In the intestine, but not the liver, CYP1A1 expression moreover depends on TOLL-like receptor 2 (TLR2), which recognizes bacterial surface structures such as lipoteichoic acid. Additionally, the tumour suppressor p53 has been shown to impact CYP1A1 expression thereby modulating the metabolic activation of several environmental carcinogens such as PAHs.

Polymorphisms
Several polymorphisms have been identified in CYP1A1, some of which lead to more highly inducible AHH activity.
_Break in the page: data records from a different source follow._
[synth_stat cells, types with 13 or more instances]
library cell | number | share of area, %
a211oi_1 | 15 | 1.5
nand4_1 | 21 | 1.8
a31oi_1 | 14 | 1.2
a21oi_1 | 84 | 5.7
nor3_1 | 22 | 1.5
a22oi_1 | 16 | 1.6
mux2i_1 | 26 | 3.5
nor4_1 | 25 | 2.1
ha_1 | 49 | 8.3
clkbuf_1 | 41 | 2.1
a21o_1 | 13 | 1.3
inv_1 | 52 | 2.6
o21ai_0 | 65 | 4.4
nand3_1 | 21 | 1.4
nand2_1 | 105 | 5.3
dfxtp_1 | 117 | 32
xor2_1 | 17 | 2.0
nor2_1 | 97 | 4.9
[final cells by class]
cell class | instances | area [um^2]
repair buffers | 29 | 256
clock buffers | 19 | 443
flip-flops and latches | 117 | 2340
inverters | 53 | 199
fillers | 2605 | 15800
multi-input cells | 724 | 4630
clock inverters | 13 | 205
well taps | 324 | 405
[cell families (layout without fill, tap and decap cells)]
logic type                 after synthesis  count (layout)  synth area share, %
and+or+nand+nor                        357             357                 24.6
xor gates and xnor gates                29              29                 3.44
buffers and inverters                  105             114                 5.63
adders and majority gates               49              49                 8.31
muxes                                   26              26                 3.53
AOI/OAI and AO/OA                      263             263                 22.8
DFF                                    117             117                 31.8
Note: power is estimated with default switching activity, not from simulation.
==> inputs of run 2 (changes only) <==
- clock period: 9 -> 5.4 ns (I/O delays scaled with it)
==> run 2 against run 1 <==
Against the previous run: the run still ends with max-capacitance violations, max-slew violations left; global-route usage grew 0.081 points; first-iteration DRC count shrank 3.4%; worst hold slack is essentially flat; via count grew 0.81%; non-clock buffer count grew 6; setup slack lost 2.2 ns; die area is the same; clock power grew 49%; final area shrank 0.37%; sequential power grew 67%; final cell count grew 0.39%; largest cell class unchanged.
CYP1A1 polymorphisms include:
 M1, T→C substitution at nucleotide 3801 in the 3'-non-coding region
 M2, A→G substitution at nucleotide 2455 leading to an amino acid change of isoleucine to valine at codon 462
 M3, T→C substitution at nucleotide 3205 in the 3'-non-coding region
 M4, C→A substitution at nucleotide 2453 leading to an amino acid change of threonine to asparagine at codon 461

The highly inducible forms of CYP1A1 are associated with an increased risk of lung cancer in smokers.  (Reference = Kellerman et al., New Eng J Med 1973:289;934-937) Light smokers with the susceptible genotype CYP1A1 have a sevenfold higher risk of developing lung cancer compared to light smokers with the normal genotype.